- _Task_
Count the lines in the material below that contain the word "registers" and give the number alone.

- _Data for this task_

**config.mk**
```make
export PLATFORM = sky130hd
export DESIGN_NAME = color_sensor_emulator
export DESIGN_NICKNAME = d
export VERILOG_FILES = /design/src/rtl/color_sensor_emulator.sv
export SDC_FILE = /design/constraint.sdc
export NUM_CORES = 1
export LEC_CHECK = 0
export CAP_MARGIN = 25
export CORE_ASPECT_RATIO = 1.2
export CORE_MARGIN = 5
export CORE_UTILIZATION = 40
export DETAILED_ROUTE_END_ITERATION = 10
export SETUP_SLACK_MARGIN = 0.15
export SLEW_MARGIN = 20
export SYNTH_ARGS = -nofsm -noshare
export SYNTH_HDL_FRONTEND = slang
export SYNTH_SLANG_ARGS = --single-unit
```
**constraint.sdc**
```tcl
create_clock -name clk -period 4.5 [get_ports clk]
set_clock_uncertainty 0.15 [all_clocks]
set_input_delay 0.675 -clock clk [delete_from_list [all_inputs] [get_ports clk]]
set_output_delay 0.675 -clock clk [all_outputs]
set_load 0.03 [all_outputs]
```
**src/rtl/color_sensor_emulator.sv**
```systemverilog
// -----------------------------------------------------------------------------
// color_sensor_emulator
//
// Synthesizable stand-in for a TCS3200-style light-to-frequency colour sensor.
// The reader drives the filter-select lines; this block answers with a 50 %
// duty square wave whose half-period comes from a per-channel intensity
// register, scaled by the S0/S1 frequency-scaling code.
//
// Ports
//   clk            system clock, all logic on the rising edge
//   rst_n          asynchronous active-low reset
//   enable         output enable; low forces the sensor off
//   filter_select  filter code from the reader (asynchronous to clk):
//                  00 red, 11 green, 10 blue, 01 clear
//   freq_scale     00 power-down, 01 half<<4, 10 half<<2, 11 half<<0
//   red_half       red   half-period base value (clk cycles)
//   green_half     green half-period base value
//   blue_half      blue  half-period base value
//   clear_half     clear half-period base value
//   frequency      square-wave sensor output
//   active_channel synchronized filter code currently in effect
//   settling       high while the photodiode settle window is running
//   edge_count     rising edges of frequency since the last SETTLE/OFF entry,
//                  saturating at all-ones
// -----------------------------------------------------------------------------
module color_sensor_emulator #(
    parameter int DIV_W         = 16,
    parameter int SETTLE_CYCLES = 8,
    parameter int CNT_W         = 16
) (
    input  logic             clk,
    input  logic             rst_n,
    input  logic             enable,
    input  logic [1:0]       filter_select,
    input  logic [1:0]       freq_scale,
    input  logic [DIV_W-1:0] red_half,
    input  logic [DIV_W-1:0] green_half,
    input  logic [DIV_W-1:0] blue_half,
    input  logic [DIV_W-1:0] clear_half,
    output logic             frequency,
    output logic [1:0]       active_channel,
    output logic             settling,
    output logic [CNT_W-1:0] edge_count
);

    // Effective half-period needs four extra bits for the largest shift.
    localparam int HW  = DIV_W + 4;
    localparam int SCW = (SETTLE_CYCLES > 1) ? $clog2(SETTLE_CYCLES) : 1;

    localparam logic [HW-1:0]    HALF_ONE   = HW'(1);
    localparam logic [CNT_W-1:0] EDGE_ONE   = CNT_W'(1);
    localparam logic [CNT_W-1:0] EDGE_SAT   = '1;
    localparam logic [SCW-1:0]   SETTLE_END = SCW'(SETTLE_CYCLES - 1);
    localparam logic [SCW-1:0]   SETTLE_ONE = SCW'(1);

    typedef enum logic [1:0] {
        ST_OFF    = 2'd0,
        ST_SETTLE = 2'd1,
        ST_RUN    = 2'd2
    } state_t;

    // Selects the channel base value and applies the S0/S1 scaling shift.
    function automatic logic [HW-1:0] eff_half(
        input logic [1:0]       code,
        input logic [1:0]       scale,
        input logic [DIV_W-1:0] r,
        input logic [DIV_W-1:0] g,
        input logic [DIV_W-1:0] b,
        input logic [DIV_W-1:0] c
    );
        logic [DIV_W-1:0] base;
        logic [HW-1:0]    wide;
        case (code)
            2'b00:   base = r;
            2'b11:   base = g;
            2'b10:   base = b;
            default: base = c;
        endcase
        wide = HW'(base);
        case (scale)
            2'b01:   eff_half = wide << 4;
            2'b10:   eff_half = wide << 2;
            2'b11:   eff_half = wide;
            default: eff_half = '0;
        endcase
    endfunction

    state_t           state_q;
    logic [1:0]       sync1_q;
    logic [1:0]       sync2_q;
    logic [1:0]       active_q;
    logic [SCW-1:0]   settle_cnt_q;
    logic [HW-1:0]    half_q;
    logic [HW-1:0]    cnt_q;
    logic             freq_q;
    logic             settling_q;
    logic [CNT_W-1:0] edge_cnt_q;

    logic [HW-1:0]    half_d;
    logic             off_req;
    logic             chan_change;
    logic             half_done;

    // Two-flop synchronizer for the reader's filter lines.
    always_ff @(posedge clk or negedge rst_n) begin
        if (!rst_n) begin
            sync1_q <= 2'b00;
            sync2_q <= 2'b00;
        end else begin
            sync1_q <= filter_select;
            sync2_q <= sync1_q;
        end
    end

    always_comb begin
        half_d      = eff_half(active_q, freq_scale, red_half, green_half,
                               blue_half, clear_half);
        off_req     = !enable || (freq_scale == 2'b00);
        chan_change = (sync2_q != active_q);
        half_done   = (cnt_q == half_q - HALF_ONE);
    end

    // Sensor state machine. Priority: off request > filter change > toggle.
    always_ff @(posedge clk or negedge rst_n) begin
        if (!rst_n) begin
            state_q      <= ST_OFF;
            active_q     <= 2'b00;
            settle_cnt_q <= '0;
            half_q       <= '0;
            cnt_q        <= '0;
            freq_q       <= 1'b0;
            settling_q   <= 1'b0;
            edge_cnt_q   <= '0;
        end else if (off_req) begin
            state_q      <= ST_OFF;
            settle_cnt_q <= '0;
            cnt_q        <= '0;
            freq_q       <= 1'b0;
            settling_q   <= 1'b0;
            edge_cnt_q   <= '0;
        end else begin
            case (state_q)
                ST_OFF: begin
                    state_q      <= ST_SETTLE;
                    active_q     <= sync2_q;
                    settle_cnt_q <= '0;
                    cnt_q        <= '0;
                    freq_q       <= 1'b0;
                    settling_q   <= 1'b1;
                    edge_cnt_q   <= '0;
                end

                ST_SETTLE: begin
                    if (chan_change) begin
                        // A new filter restarts the settle window.
                        active_q     <= sync2_q;
                        settle_cnt_q <= '0;
                    end else if (settle_cnt_q == SETTLE_END) begin
                        state_q    <= ST_RUN;
                        settling_q <= 1'b0;
                        half_q     <= half_d;
                        cnt_q      <= '0;
                        freq_q     <= 1'b0;
                    end else begin
                        settle_cnt_q <= settle_cnt_q + SETTLE_ONE;
                    end
                end

                ST_RUN: begin
                    if (chan_change) begin
                        state_q      <= ST_SETTLE;
                        active_q     <= sync2_q;
                        settle_cnt_q <= '0;
                        cnt_q        <= '0;
                        freq_q       <= 1'b0;
                        settling_q   <= 1'b1;
                        edge_cnt_q   <= '0;
                    end else if (half_q == '0) begin
                        // Zero intensity: stay low and keep sampling until nonzero.
                        half_q <= half_d;
                        cnt_q  <= '0;
                        freq_q <= 1'b0;
                    end else if (half_done) begin
                        // Half-period boundary: new settings are picked up only here.
                        freq_q <= ~freq_q;
                        cnt_q  <= '0;
                        half_q <= half_d;
                        if (!freq_q && (edge_cnt_q != EDGE_SAT)) begin
                            edge_cnt_q <= edge_cnt_q + EDGE_ONE;
                        end
                    end else begin
                        cnt_q <= cnt_q + HALF_ONE;
                    end
                end

                default: begin
                    state_q    <= ST_OFF;
                    freq_q     <= 1'b0;
                    settling_q <= 1'b0;
                end
            endcase
        end
    end

    assign frequency      = freq_q;
    assign active_channel = active_q;
    assign settling       = settling_q;
    assign edge_count     = edge_cnt_q;

endmodule

```
Yosys cells after proc, flatten, opt, wreduce, memory -nomap -nowiden
Index checks and enable logic that the tools add are counted.

Bits in registers: 69. Output and inout port bits: 20.

Add/sub/neg operators: 4. Equal/unequal tests: 24. Mux-type cells: 43. Bitwise logic cells: 2. Reductions and logical operators: 20.

Operator list (number): 20-bit 2-to-1 mux (11); 20-bit case mux with 3 select lines (2); 16-bit 2-to-1 mux (5); 16-bit case mux with 3 select lines (1); 20-bit case mux with 2 select lines (1); 16-bit case mux with 2 select lines (1); 20-bit by 1-bit adder with 20-bit output, second input constant (1); 20-bit equality test (1); 20-bit logical NOT (1); 20-bit by 1-bit subtractor with 20-bit output, second input constant (1); 16-bit by 1-bit adder with 16-bit output, second input constant (1); 16-bit != test, second input constant (1); 4-bit != test, second input constant (4); 3-bit AND reduction (5); 3-bit 2-to-1 mux (4); 3-bit != test, second input constant (4); 2-bit equality test, second input constant (5); 2-bit 2-to-1 mux (5); 3-bit case mux with 3 select lines (1); 1-bit 2-to-1 mux (8); 2-bit logical NOT (3); 2-bit != test, second input constant (3); 2-bit case mux with 3 select lines (1); 6-bit AND reduction (1); 18 further kinds (22).

Depth between registers and ports, before layout
Word-level depth: 8. Mapped depth: 12. Depth with buffers taken out: 10.

Worst setup path after synthesis
OpenSTA, ideal clock, no wires.

Path kind: register -> register. Start: reg half_q[0]. End: reg half_q[11]. Setup time: 125 ps. Data arrival time: 2832 ps. Setup slack: 1393 ps. Cell stages (with the launch flop): 12. Buffers on the path: 1. Path through: dfrtp_1 -> inv_1 -> ha_1 -> nor4b_1 -> nand4_1 -> xnor2_1 -> o21ai_0 -> a211oi_1 -> nand3_2 -> a31o_1 -> buf_6 -> mux2_4.

Cells in the longest elaborated chain, start to end: 4. Elaborated cells on any way between the ends: 8. Those cells by class: add/sub (1); eq/ne (2); mux (3); reduce/logical (2).

Ends and longest elaborated chain: from (decl) (RTL line 93) `logic [HW-1:0] half_q;`; from (signal assigned) (RTL line 161) `half_q <= half_d;`; from (signal assigned) (RTL line 180) `half_q <= half_d;`; from (signal assigned) (RTL line 187) `half_q <= half_d;`; 20-bit by 1-bit subtractor with 20-bit output or 20-bit logical NOT (tied branches) (RTL line 120, 178); 20-bit equality test or 20-bit 2-to-1 mux (tied branches) (RTL line 120, 178); 3-bit != test (no source line) or 20-bit 2-to-1 mux (tied branches); 6-bit AND reduction (no source line) or 20-bit case mux with 2 select lines (tied branches).

Parallel ways exist; a longest one is shown, timed or not. The select of a mux whose other input is x is not followed. A chain may end at the register's enable or synchronous reset.

Worst setup path in the final report
Same ends and word-level chain as after synthesis.

==> metrics.yaml <==
cells_and_area:
  fillers: 1141
  drive_gt1_share_pct: 11.5
  layout_commonest_cell: "clkdlybuf4s50_1"
  areaGrowthSynthToFinish_pct: 28.4
  final_cells: 781
  nNetsFinal: 695
  layout_common_cells: "clkdlybuf4s50_1 (89), dfrtp_1 (69), nand2_1 (66)"
  antenna-diode-count: 0
power_and_ir_drop:
  comb_power_share_pct: 35.8
  internal_power_mw: 1.67
  switching_power_mw: 0.904
  p_leak_nw: 2.60
  p_clk_share_pct: 30.5
  peakVddDrop_v: 0.000169
  cellPowerDensity_nw_per_um2: 410
  pwr-share-seq_pct: 33.7
  p_sw_share_pct: 35.2
grt:
  antenna_found_initial: 0
  top_usage_layer: "met2"
  grt_usage_pct: 17.9
  grt.overflow.total: 0
  met1_usage_pct: 22.3
  grt_max_degree: 36
  grt_pass1_wl_um: 21100
  grt_pass1_vias: 4347
  use_met3_pct: 4.70
  use_met2_pct: 30.5
setup_path:
  critPathKind: "flip-flop to flip-flop"
  cp_slowest_cell: "nor4b_1"
  required_ps: 4560
  path_buf_inv: 2
  critPathArrivalTime_ps: 3970
  cp-start-kind: "flip-flop"
  cpPeakStageDelay_ps: 540
  path_cells: "inv_1 > ha_1 > nor4b_1 > nand4_1 > xnor2_1 > o21ai_0 > a211oi_1 > nand3_2 > a31o_1 > buf_8 > mux2_4"
  setup.worst_path.end_class: "flip-flop"
  crit_family: "simple AND/OR/NAND/NOR gates"
  crit_fanout: 11
yosys:
  synth_edf_count: 0
  synthArstFlopShare_pct: 100
  synth_area_um2: 4880
  ys_ff_latch: 69
  synth_nets: 607
  ys_warn_count: 0
  ys_types: 60
  yosysSeqAreaShare_pct: 35.4
  synth-main-ff-cell: "dfrtp_1"
  avgSynthCellArea_um2: 9.26
  netlist_instances: 527
cts:
  cts_tree: "yes"
  ctsHoldBuffers: 0
  worstSkewPairLatency_ps: 330
  clkTransAtPathRegs_ps: 60
  clock-sinks: 69
  cts_setup_buffers: 0
  cts_made_buffers: 9
  cts_resized: 0
  htree_num_levels: 3
  cts_buffer_depth: 2
  cts-root-buf: "clkbuf_16"
timing:
  maxSlewHeadroom_pct: 36.7
  final.min_clock_period_ps: 3910
  finalHoldViolCount: 0
  fin_tns_setup_ps: 0
  tightestPinTransition_ps: 950
  setup_violations: 0
  fin_crit_sh_pct: 86.8
  clock.fmax_ghz: 0.256
  rsz0062_at_grt: "no"
  report.final.slew_viol_count: 0
floorplan:
  start_util_pct: 40.5
  die_area_um2: 14500
  io_pins: 91
  die_h_um: 131
  die_width_um: 111
  core_um2: 12100
  rows: 44
detailed_routing:
  viasPerCell: 5.44
  drtIter0Drc: 209
  drcViolationCount: 0
  drt-total-wl_um: 12600
  first_pass_iters: 5
  num_vias: 4248
  drtAntennaViolNets: 0
  wl_per_cell_um: 16.1
placement:
  gp_congestion: 0.925
  dp_hpwl_um: 10100
  place_inst: 765
  portBuffers: 90
job:
  maxCapViolations: 0
worst_hold_path:
  hp-class: "flip-flop to flip-flop"
outcome:
  status: "completed"
## sequential cells by signal, summed over array words and instances, names as in the netlist
signal          cells
state_q             2
half_q             20
sync2_q             2
settling            1
edge_count         16
settle_cnt_q        3
cnt_q              20
sync1_q             2
active_channel      2
frequency           1
## metrics by stage
step           total power [mW]  hold slack [ps]  cell area [um^2]  worst slack [ps]  utilization [%]
4_1_cts                    2.59              203              6260               572             52.0
3_3_place_gp               1.79              185              5920               558             49.1
3_5_place_dp               1.80              188              5940               598             49.2
2_1_floorplan              1.54              181              4880              1390                -
5_1_grt                    2.74              210              6260               354             52.0
6_report                   2.57              199              6260               594             52.0
## final timing paths
| path | from | end | slack, ps | cells past startpoint |
|---|---|---|---|---|
| max in group asynchronous | rst_n | cnt_q[9] | 2970 | 2 |
| max reg2reg | half_q[0] | half_q[11] | 590 | 11 |
| max | half_q[0] | half_q[11] | 590 | 11 |
| min | sync1_q[0] | sync2_q[0] | 200 | 0 |
| min reg2reg | sync1_q[0] | sync2_q[0] | 200 | 0 |
| min in group asynchronous | rst_n | sync1_q[0] | 260 | 1 |
## area by class of cell
class / count / area [um^2] / area share, %
Multi-Input combinational cell: 411 / 2950 / 47.1
Sequential cell: 69 / 1730 / 27.6
Timing Repair Buffer: 97 / 956 / 15.3
Clock buffer: 9 / 225 / 3.59
Tap cell: 161 / 201 / 3.22
Clock inverter: 7 / 104 / 1.66
Inverter: 27 / 101 / 1.62
## cells by family (layout without fill, tap and decap cells)
logic type,Yosys count,after routing,share of synthesized area (%)
simple gates,217,217,22.6
xor+xnor,37,37,6.64
buf+inv,47,140,4.13
flops,69,69,35.4
mux,45,45,14.7
compound gates,103,103,14.2
fa+ha+maj,9,9,2.31
## worst reg2reg max path, delay by kind of cell (launching register included)
| family | cells | cell delay, ps |
|---|---|---|
| xor gates and xnor gates | 1 | 250 |
| muxes | 1 | 300 |
| and+or+nand+nor | 3 | 1120 |
| adders and majority gates | 1 | 220 |
| DFF | 1 | 410 |
| AOI/OAI and AO/OA | 3 | 960 |
| buffers and inverters | 2 | 360 |
## per-layer routing
| layer | wire length, um | vias to the layer above |
|---|---|---|
| met3 | 734 | 18 |
| li1 | - | 2101 |
| met2 | 5940 | 140 |
| met5 | 0 | - |
| met1 | 5610 | 1989 |
| met4 | 301 | 0 |
## synth_stat cells, types with 7 or more instances
cell,instances,share of area [%]
xor2_1,11,2.0
o31ai_1,7,1.1
nand2_1,66,5.1
a22o_1,7,1.3
xnor2_1,26,4.7
or3_1,9,1.2
nor4_1,7,0.90
nor2_1,41,3.2
mux2i_1,12,2.5
a21oi_1,18,1.8
clkbuf_1,14,1.1
and3_1,12,1.5
nor3_1,10,1.0
nor2b_1,8,1.0
o211ai_1,7,1.1
mux2_4,12,3.7
ha_1,9,2.3
mux4_2,16,7.4
nand4_1,9,1.2
nand3_1,21,2.2
or4_1,8,1.2
o21ai_0,35,3.6
inv_1,27,2.1
dfrtp_1,69,35
## power groups by stage
stage                     clock network, mW  registers (mW)  logic, mW
final                                 0.784           0.865      0.920
after CTS                             0.802           0.864      0.928
after detailed placement                  0           0.875      0.925
after global routing                  0.829           0.883       1.02
after floorplan                           0           0.830      0.708
after global placement                    0           0.873      0.914
(Power assumes the default switching activity.)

- _Answer to the problem_
3